Things just took (yet another) unexpected turn.

What do you all make of this? A retired former chicago cop living in Oak Lawn (a sw suburb - not near fox lake) was just arrested for threatening investigators to rule this a suicide.

Whaaaaaaaat????
www.chicagotribune.com...

From article:
Former Chicago police Officer Joseph Battaglia of southwest suburban Oak Lawn was charged Sunday with two counts of disorderly conduct for threatening to harm two key officials investigating the death of Fox Lake police officer Lt. Charles Joseph Gliniewicz, officials said.

The 54-year-old Battaglia, who is being held in the Lake County Jail after being assigned a $100,000 bond, is accused of calling Lake County Coroner Thomas Rudd's office Friday and threatening Rudd and George Filenko, who heads the Lake County Major Crimes Task Force, officials said.

...
Battaglia allegedly threatened to harm Rudd and Filenko unless they declare Gliniewicz's death a suicide.
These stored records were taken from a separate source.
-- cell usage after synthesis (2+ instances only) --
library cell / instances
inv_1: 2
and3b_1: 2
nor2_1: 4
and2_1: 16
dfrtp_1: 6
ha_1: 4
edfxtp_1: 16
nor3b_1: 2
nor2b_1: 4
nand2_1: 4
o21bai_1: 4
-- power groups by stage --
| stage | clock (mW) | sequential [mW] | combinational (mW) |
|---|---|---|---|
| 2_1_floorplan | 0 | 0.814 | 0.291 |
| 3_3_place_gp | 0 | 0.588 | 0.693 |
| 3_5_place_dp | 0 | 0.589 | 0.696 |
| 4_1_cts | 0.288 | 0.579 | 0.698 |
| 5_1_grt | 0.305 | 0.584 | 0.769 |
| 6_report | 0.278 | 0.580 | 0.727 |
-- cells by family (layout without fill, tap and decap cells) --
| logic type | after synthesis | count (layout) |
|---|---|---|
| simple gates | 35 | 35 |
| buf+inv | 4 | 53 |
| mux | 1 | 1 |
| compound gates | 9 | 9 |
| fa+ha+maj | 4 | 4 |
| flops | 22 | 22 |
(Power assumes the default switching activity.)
File: src/rtl/arm_inst_encoder_pkg.sv
// Shared constants for the ARM instruction encoder: field positions, class codes,
// request kinds and FSM state encodings (same field layout the decoder uses).
package arm_inst_encoder_pkg;

  localparam int COND_MSB = 31;
  localparam int COND_LSB = 28;
  localparam int I_BIT    = 25;
  localparam int OP_MSB   = 24;
  localparam int OP_LSB   = 21;
  localparam int S_BIT    = 20;
  localparam int RN_MSB   = 19;
  localparam int RN_LSB   = 16;
  localparam int RD_MSB   = 15;
  localparam int RD_LSB   = 12;

  localparam logic [1:0] D_CODE = 2'b00;
  localparam logic [1:0] L_CODE = 2'b01;
  localparam logic [2:0] B_CODE = 3'b101;

  localparam logic [3:0] OP_TST = 4'h8;
  localparam logic [3:0] OP_TEQ = 4'h9;
  localparam logic [3:0] OP_CMP = 4'hA;
  localparam logic [3:0] OP_CMN = 4'hB;

  typedef enum logic [1:0] {
    KIND_DATA   = 2'd0,
    KIND_LOAD   = 2'd1,
    KIND_BRANCH = 2'd2,
    KIND_RSVD   = 2'd3
  } kind_e;

  typedef enum logic [1:0] {
    ST_IDLE  = 2'd0,
    ST_ENC   = 2'd1,
    ST_WRITE = 2'd2,
    ST_FULL  = 2'd3
  } state_e;

  // Compare-class opcodes only exist to set flags, so they always carry S=1.
  function automatic logic sets_flags(input logic [3:0] op);
    return op inside {OP_TST, OP_TEQ, OP_CMP, OP_CMN};
  endfunction

endpackage
## config.mk

```make
export PLATFORM = sky130hd
export DESIGN_NAME = arb_requester
export DESIGN_NICKNAME = d
export VERILOG_FILES = /design/src/rtl/arb_requester.sv
export SDC_FILE = /design/constraint.sdc
export NUM_CORES = 1
export LEC_CHECK = 0
export CORE_ASPECT_RATIO = 0.8
export CORE_MARGIN = 3
export CORE_UTILIZATION = 52
export CTS_BUF_LIST = sky130_fd_sc_hd__clkbuf_2 sky130_fd_sc_hd__clkbuf_4 sky130_fd_sc_hd__clkbuf_8
export CTS_CLUSTER_DIAMETER = 150
export DETAILED_ROUTE_END_ITERATION = 10
export PLACE_DENSITY = 0.88
export REMOVE_ABC_BUFFERS = 1
export SLEW_MARGIN = 20
export SYNTH_ARGS = -nofsm -noshare
export SYNTH_HDL_FRONTEND = slang
export SYNTH_SLANG_ARGS = --single-unit
```

## constraint.sdc

```tcl
create_clock -name clock -period 2.38 [get_ports clock]
set_clock_uncertainty 0.15 [all_clocks]
set_input_delay 0.238 -clock clock [delete_from_list [all_inputs] [get_ports clock]]
set_output_delay 0.238 -clock clock [all_outputs]
set_load 0.05 [all_outputs]
```

## src/rtl/arb_requester.sv

```systemverilog
// -----------------------------------------------------------------------------
// arb_requester
//
// Client-side agent for one requester port of a two-requester arbiter. Jobs
// offered on the job_* interface are held in a small FIFO. Each queued job
// becomes one req/gnt transaction. While the grant is held, the agent emits
// a burst of job_len+1 beats. The request is then dropped for one cycle so
// the arbiter can rotate to the other port.
//
// Optional feature (compile-time macro REQ_TIMEOUT_EN):
//   When the macro is defined, a wait counter bounds how long req may stay
//   high without a grant. Once the bound is hit, the head job is dropped and
//   err is pulsed. When the macro is undefined, no counter exists and REQ
//   waits for gnt indefinitely.
//
// Parameters:
//   LEN_W    width of job_len and beat_idx
//   DEPTH    job queue depth in entries (power of 2, >= 2)
//   TIMEOUT  max cycles req stays high without gnt (only with REQ_TIMEOUT_EN)
//
// Ports:
//   clock       in   single clock, all logic on the rising edge
//   reset       in   synchronous, active-low reset
//   job_valid   in   a job is offered this cycle
//   job_len     in   burst length minus one (0 -> 1 beat)
//   job_ready   out  queue can accept a job (not full)
//   gnt         in   grant from the arbiter for this port
//   req         out  request to the arbiter
//   beat_valid  out  one transfer beat this cycle
//   beat_idx    out  0-based index of the current beat
//   done        out  one-cycle pulse, burst completed normally
//   err         out  one-cycle pulse, burst aborted (preempted or timed out)
//   busy        out  FSM not idle or queue not empty
// -----------------------------------------------------------------------------
module arb_requester #(
    parameter int LEN_W   = 4,
    parameter int DEPTH   = 4,
    parameter int TIMEOUT = 15
) (
    input  logic             clock,
    input  logic             reset,
    input  logic             job_valid,
    input  logic [LEN_W-1:0] job_len,
    output logic             job_ready,
    input  logic             gnt,
    output logic             req,
    output logic             beat_valid,
    output logic [LEN_W-1:0] beat_idx,
    output logic             done,
    output logic             err,
    output logic             busy
);

    // -------------------------------------------------------------------------
    // Local types and constants
    // -------------------------------------------------------------------------
    localparam int PTR_W = (DEPTH > 1) ? $clog2(DEPTH) : 1;
    localparam int CNT_W = PTR_W + 1;
    localparam logic [CNT_W-1:0] FULL_CNT = CNT_W'(DEPTH);

    typedef enum logic [1:0] {
        ST_IDLE    = 2'd0,
        ST_REQ     = 2'd1,
        ST_XFER    = 2'd2,
        ST_RELEASE = 2'd3
    } state_e;

    // -------------------------------------------------------------------------
    // State
    // -------------------------------------------------------------------------
    state_e             state_q, state_d;
    logic [LEN_W-1:0]   len_q, len_d;
    logic [LEN_W-1:0]   beat_idx_q, beat_idx_d;
    // Exit cause carried into RELEASE: 1 = aborted (err), 0 = completed (done).
    logic               abort_q, abort_d;

    logic [LEN_W-1:0]   mem_q [DEPTH];
    logic [LEN_W-1:0]   mem_d [DEPTH];
    logic [PTR_W-1:0]   wr_ptr_q, wr_ptr_d;
    logic [PTR_W-1:0]   rd_ptr_q, rd_ptr_d;
    logic [CNT_W-1:0]   count_q, count_d;

    logic               push;
    logic               pop;
    logic               q_empty;
    logic               timeout_hit;

    // -------------------------------------------------------------------------
    // Queue status. job_ready depends only on the registered count, so no
    // input reaches an output combinationally.
    // -------------------------------------------------------------------------
    assign q_empty   = (count_q == '0);
    assign job_ready = (count_q != FULL_CNT);
    assign push      = job_valid && job_ready;

    // -------------------------------------------------------------------------
    // Optional REQ wait counter
    // -------------------------------------------------------------------------
`ifdef REQ_TIMEOUT_EN
    localparam int WAIT_W = (TIMEOUT > 1) ? $clog2(TIMEOUT) : 1;
    localparam logic [WAIT_W-1:0] WAIT_LAST = WAIT_W'(TIMEOUT - 1);

    logic [WAIT_W-1:0] wait_q, wait_d;

    // Fires in the TIMEOUT-th REQ cycle; the FSM lets a grant override it.
    assign timeout_hit = (state_q == ST_REQ) && (wait_q == WAIT_LAST);

    always_comb begin
        wait_d = wait_q;
        // Held at zero outside REQ so every REQ entry starts a fresh count.
        if (state_q != ST_REQ) begin
            wait_d = '0;
        end else if (!gnt) begin
            wait_d = wait_q + 1'b1;
        end
    end

    always_ff @(posedge clock) begin
        if (!reset) begin
            wait_q <= '0;
        end else begin
            wait_q <= wait_d;
        end
    end
`else
    assign timeout_hit = 1'b0;

    // TIMEOUT has no effect in this build; fold it into a sink so the
    // parameter is still referenced.
    logic unused_timeout_cfg;
    assign unused_timeout_cfg = (TIMEOUT >= 1);
`endif

    // -------------------------------------------------------------------------
    // FSM next-state logic
    // -------------------------------------------------------------------------
    // NOTE: every signal written here gets a default first, so no path leaves
    // it unassigned and no latch is inferred.
    always_comb begin
        state_d    = state_q;
        len_d      = len_q;
        beat_idx_d = beat_idx_q;
        abort_d    = abort_q;
        pop        = 1'b0;

        case (state_q)
            ST_IDLE: begin
                if (!q_empty) begin
                    state_d = ST_REQ;
                end
            end

            ST_REQ: begin
                // The grant is checked first so it wins over a timeout in
                // the same cycle.
                if (gnt) begin
                    pop        = 1'b1;
                    len_d      = mem_q[rd_ptr_q];
                    beat_idx_d = '0;
                    state_d    = ST_XFER;
                end else if (timeout_hit) begin
                    pop     = 1'b1;
                    abort_d = 1'b1;
                    state_d = ST_RELEASE;
                end
            end

            ST_XFER: begin
                if (!gnt) begin
                    // Preempted: the remaining beats are dropped.
                    abort_d = 1'b1;
                    state_d = ST_RELEASE;
                end else if (beat_idx_q == len_q) begin
                    abort_d = 1'b0;
                    state_d = ST_RELEASE;
                end else begin
                    beat_idx_d = beat_idx_q + 1'b1;
                end
            end

            ST_RELEASE: begin
                // One cycle with req low so the arbiter can rotate.
                state_d = ST_IDLE;
            end

            default: begin
                state_d = ST_IDLE;
            end
        endcase
    end

    // -------------------------------------------------------------------------
    // Queue next-state logic
    // -------------------------------------------------------------------------
    always_comb begin
        mem_d    = mem_q;
        wr_ptr_d = wr_ptr_q;
        rd_ptr_d = rd_ptr_q;
        count_d  = count_q;

        if (push) begin
            mem_d[wr_ptr_q] = job_len;
            wr_ptr_d        = wr_ptr_q + 1'b1;
        end

        // A pop only happens when leaving REQ, which is entered with a
        // non-empty queue, so the queue cannot underflow.
        if (pop) begin
            rd_ptr_d = rd_ptr_q + 1'b1;
        end

        case ({push, pop})
            2'b10:   count_d = count_q + 1'b1;
            2'b01:   count_d = count_q - 1'b1;
            default: count_d = count_q;
        endcase
    end

    // -------------------------------------------------------------------------
    // Registers
    // -------------------------------------------------------------------------
    // NOTE: sequential state uses non-blocking assignments so every flop
    // samples its _d value from before the edge, independent of block order.
    always_ff @(posedge clock) begin
        if (!reset) begin
            state_q    <= ST_IDLE;
            len_q      <= '0;
            beat_idx_q <= '0;
            abort_q    <= 1'b0;
            wr_ptr_q   <= '0;
            rd_ptr_q   <= '0;
            count_q    <= '0;
        end else begin
            state_q    <= state_d;
            len_q      <= len_d;
            beat_idx_q <= beat_idx_d;
            abort_q    <= abort_d;
            wr_ptr_q   <= wr_ptr_d;
            rd_ptr_q   <= rd_ptr_d;
            count_q    <= count_d;
        end
    end

    // NOTE: the queue storage is deliberately not reset; clearing count and
    // pointers empties the queue, and an entry is only read after a write.
    always_ff @(posedge clock) begin
        mem_q <= mem_d;
    end

    // -------------------------------------------------------------------------
    // Moore outputs, decoded from registered state only
    // -------------------------------------------------------------------------
    assign req        = (state_q == ST_REQ) || (state_q == ST_XFER);
    assign beat_valid = (state_q == ST_XFER);
    assign beat_idx   = beat_valid ? beat_idx_q : '0;
    assign done       = (state_q == ST_RELEASE) && !abort_q;
    assign err        = (state_q == ST_RELEASE) && abort_q;
    assign busy       = (state_q != ST_IDLE) || !q_empty;

endmodule

```

# == Word-level counts from Yosys, hierarchy flattened ==
# Index checks and enable logic that the tools add are counted.
# word_totals
register_bits,34
latchBits,0
mem_bits_rw,0
mem_bits_ro,0
input_bits,8
out_inout_bits,10
wordCells,72
mem_count,0
# op_classes
add_sub_neg,5
mul,0
n_div,0
n_lt_le_gt_ge,3
eq_ne,13
shift,0
mux,21
bitwise_logic,2
reduce_logical,17
# op_table
cell,count
$mux W4,7
$bwmux W16,1
$bmux W4 S2,1
$demux W4 S2,1
$mux W2,4
$ne A2 B2 Y1 const B,4
$pmux W2 S4,1
$pmux W4 S2,1
$eq A2 B2 Y1 const B,3
$ge A3 B3 Y1 const B,2
$not A2 Y3,2
$pmux W3 S2,1
$reduce_bool A2 Y1,3
$add A2 B1 Y2 const B,2
$add A4 B1 Y4 const B,1
$eq A2 B1 Y1 const B,2
$eq A4 B4 Y1,1
$logic_and A1 B1 Y1,4
$mux W1,4
$reduce_and A2 Y1,2
$reduce_and A4 Y1,1
$add A3 B1 Y3 const B,1
$logic_not A3 Y1,1
$lt A3 B1 Y1 const B,1
8 further kinds,10

# == Depth between registers and ports, before layout ==
# depth
ltp_word,6
ltp_mapped,9
ltp_nobuf,9

# == Least setup slack after synthesis ==
# OpenSTA, ideal clock, no wires.
# synth_timing
kind,register to register
from,reg count_q[0]
to,reg count_q[2]
setup_time_ps,70
arrival_ps,2282
required_time_ps,2160
slack_ps,-121
stages_incl_launch_ff,9
n_path_buf,0
period_less_slack_ps,2501
cell_sequence,dfxtp_1 or3b_1 and2_4 inv_2 ha_1 fa_1 xnor2_1 or3_1 a21oi_1
# synth_via
elab_chain_cells,4
elab_cells_between_ends,8
classes_between,add/sub (2); eq/ne (3); mux (1); reduce/logical (2)
# synth_lines
element,line,text
"start, declared",81,"logic [CNT_W-1:0] count_q, count_d;"
"start signal, assigned",240,count_q <= count_d;
$ne A3 B3 Y1 (*),93,assign job_ready = (count_q != FULL_CNT);
net job_ready,44,"output logic job_ready,"
$logic_and A1 B1 Y1 (*),94,assign push = job_valid && job_ready;
$eq A2 B1 Y1 / $eq A2 B2 Y1 (equally long branches),212,"case ({push, pop})"
$pmux W3 S2 / $reduce_bool A2 Y1 (equally long branches),-,
# The timed path passes the listed nets; every way through them passes the cells marked *.
# A chain may end at the register's enable or synchronous reset.

# == Final worst setup path ==
# layout_timing
from,reg state_q[0]
to,out req
# layout_via
elab_chain_cells,2
elab_cells_between_ends,3
classes_between,eq/ne (2); reduce/logical (1)
# layout_lines
element,line,text
"start, declared",71,"state_e state_q, state_d;"
"start signal, assigned",234,state_q <= state_d;
$eq A2 B1 Y1 / $eq A2 B2 Y1 (equally long branches),253,assign req = (state_q == ST_REQ) || (state_q == ST_XFER);
$logic_or A1 B1 Y1 (*),253,
"end, declared",46,"output logic req,"
# Mark *: on every way between the ends. The rest lies on a longest branch, timed or not.

==> key figures <==
Detailed routing
  • Highest metal used: met4
  • WL met3: approximately 130 µm
  • Post-route ant nets: 0
  • DRC: 0
  • Wirelength per Cell: about 15 µm
  • Final wirelength: 3068 µm
  • Vias per cell: 5.605
  • Drt initial violations: around 110
  • Via count: about 1,100
  • DR WL met2: around 1500 µm
  • First-pass detailed-route iteration total: 4
  • WL met1: about 1400 µm

Die
  • Initial core utilization: 0.5719
  • # IOs: 18
  • Die Ht: 56.64 µm
  • Die Area: between 0.003 and 0.004 mm²
  • # rows: 17
  • Core ar.: approximately 0.003 mm²
  • Die X: slightly below 70 µm

Clocking
  • Clk slew on worst S/H paths: ~0.070 ns
  • Clk Latency, worst-skew pair: between 0.2 and 0.3 ns
  • Post-CTS setup buffer count: 0
  • CTS tree: done
  • TritonCTS sink count: 34
  • Deepest clock path buffer count: 2
  • H-tree Lvls: 2
  • Clock Tree Root: clkbuf_8
  • CTS Buf Count: 5

Yosys
  • Synth top area cells: edfxtp_1 (29%), dfxtp_1 (22%), ha_1 (8.3%), mux4_2 (5.4%), xnor2_2 (3.9%)
  • Yosys top cell area share: 0.2883
  • Mean post-synth cell area: around 12 µm²
  • Sequential share of the synthesized area: 0.5045
  • Synth cell types: 40
  • Dominant synthesized flop cell: dfxtp_1
  • Async SR Flop Fraction: 0
  • Synth warn: 0
  • Post-synth top cells: dfxtp_1 (18), edfxtp_1 (16), nand2_1 (15)
  • Synth Instances: 142
  • Netlist Area Pre-Place: approximately 0.0017 mm²
  • Yosys reg bits: 34
  • Post-synth top area cell: edfxtp_1
  • Post-synth EDFFs: 16
  • Top-count cell post-synth: dfxtp_1

Pwr
  • Pwr Density: 1000 mW/mm²
  • Power Total: between 0.0015 and 0.002 W
  • VDD IR-drop max: about 0.0011 V
  • Pleak: approximately 0.75 nW

Global route
  • GRT overflow: 0
  • Largest net degree at the start of global routing: 17
  • Overall Global Routing Usage: 0.1774
  • Vias in the first global route: around 1,100
  • Wire length of the first global-routing pass: 5333 µm
  • Antenna violations before repair: 0

Run
  • Max-Cap Viols: 0

Timing
  • Slew Limit Headroom: 0.6263
  • RSZ-0062 raised after global routing: no
  • Final Cycle Share: 0.9523
  • Crit path time final: 2.266 ns
  • Final Hold Vio Count: 0
  • Setup WS post-layout: around 0.11 ns
  • Highest clock rate: around 0.44 GHz
  • Final setup vio count: 0
  • Worst slew pin tran: roughly 0.56 ns
  • Final Slew Violations: 0

Place
  • PortBufs: 17
  • Pre-CTS setup slack: -0.0006732 ns
  • Placer Congestion: around 0.83
  • DP HPWL: 2258 µm
  • Post-DP Area: around 0.0019 mm²

Layout
  • # nets final: approximately 190
  • Fillers: around 210
  • ANT cells: 0
  • Area growth from synthesis to layout: 18.47%
  • Final instance area: slightly below 0.002 mm²
  • Layout cell share with drive strength beyond 1: 0.1976

Critical path
  • Critical path, cell by cell: inv_1, ha_1, clkdlybuf4s50_1
  • Crit start category: flop
  • Reg2reg path depth: 8
  • Crit path DAT: about 1.9 ns
  • Reg2reg setup slack: about 0.11 ns
  • Worst Path Max Fanout: 4
  • Worst endpoint required time: 1.99 ns
  • CP Capture Type: output pin
  • Crit-path slowest cell: clkdlybuf4s50_1
  • Worst stage delay on the critical path: ~0.8 ns
  • Crit Path Class: reg2out

Worst hold path
  • Hold depth: 2
  • Worst min path class: reg2reg

Run status
  • Status: completed
-- cell type report --
class                           instances  area [µm²]  share of cell area
Multi-Input combinational cell         96       780.7              0.3954
Sequential cell                        34       842.1              0.4265
Timing Repair Buffer                   21       186.4             0.09442
Inverter                                9       33.78             0.01711
Clock buffer                            7       83.83             0.04246
Tap cell                               38       47.55             0.02408
-- critical path, delay by kind of cell, from the launching register on --
| family | cells | cell delay (ns) |
|---|---|---|
| fa+ha+maj | 1 | 0.31 |
| buf+inv | 2 | 0.91 |
| flops | 1 | 0.37 |
-- cells by family after synthesis --
| kind of cell | after synthesis | synth area share |
|---|---|---|
| fa+ha+maj | 12 | 0.09459 |
| buf+inv | 12 | 0.02853 |
| flops | 34 | 0.5045 |
| mux | 6 | 0.06607 |
| simple gates | 47 | 0.1562 |
| xor+xnor | 9 | 0.06532 |
| compound gates | 22 | 0.08484 |
-- flip-flops by register name, indices dropped and copies added, names as in the netlist --
signal and count:
state_q 2, wr_ptr_q 2, beat_idx_q 4, len_q 4, rd_ptr_q 2, mem_q 16
abort_q 1, count_q 3
-- final timing paths --
path / from / endpoint
max: state_q[0] / req
max reg2reg: count_q[0] / count_q[2]
min reg2reg: len_q[2] / len_q[2]
min: len_q[2] / len_q[2]
-- power by group --
group	switching [W]	internal (W)	total, W
clock network	0.000195	0.000224	0.000419
logic	0.000463	0.000308	0.000771
registers	0.0000839	0.000701	0.000785
total	0.000742	0.00123	0.00197
-- per-layer routing --
layer	track usage	up-vias
met5	0	-
li1	-	550
met3	0.07156	7
met4	0.05850	0
met1	0.2295	573
met2	0.2717	19
-- timing repair --
item / 4_1_cts / 5_1_grt
setup endpoints to repair: 1 / 1
hold buffers: 0 / 0
resized for setup: 1 / 2
-- per-stage QoR --
stage	utilization	hold slack (ns)	TNS, ns	cells
floorplan	-	0.1869	-0.1238	139
global placement	0.6479	0.3307	0	198
detailed placement	0.6479	0.3351	-0.0006732	198
CTS	0.6763	0.3440	0	205
global route	0.6775	0.3652	0	205
finish	0.6775	0.3403	0	205
-- cell usage in the layout (no fill, tap or decap), types with 2 or more instances in the layout --
cell type,n
dfxtp_1,17
edfxtp_1,16
nand2_1,15
ha_1,11
clkdlybuf4s50_1,11
a21oi_1,10
buf_4,9
inv_1,8
nor2_1,8
and2_1,5
clkbuf_8,5
and3_1,4
mux4_2,4
xnor2_2,4
o21ai_0,3
xor2_1,3
nand4_1,2
xnor2_1,2
mux2i_1,2
nand3_1,2
clkbuf_4,2
Power figures use the tool's default switching activity.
According to a press release Sunday morning from the Lake County Sheriff's Office, someone called the coroner's office at 2 p.m. Friday, blocking the phone number so caller identification would not work. The caller said he was a "retired police officer" and made threats against "all of the Task Force members" and others investigating the Gliniewicz death unless that death was declared a suicide.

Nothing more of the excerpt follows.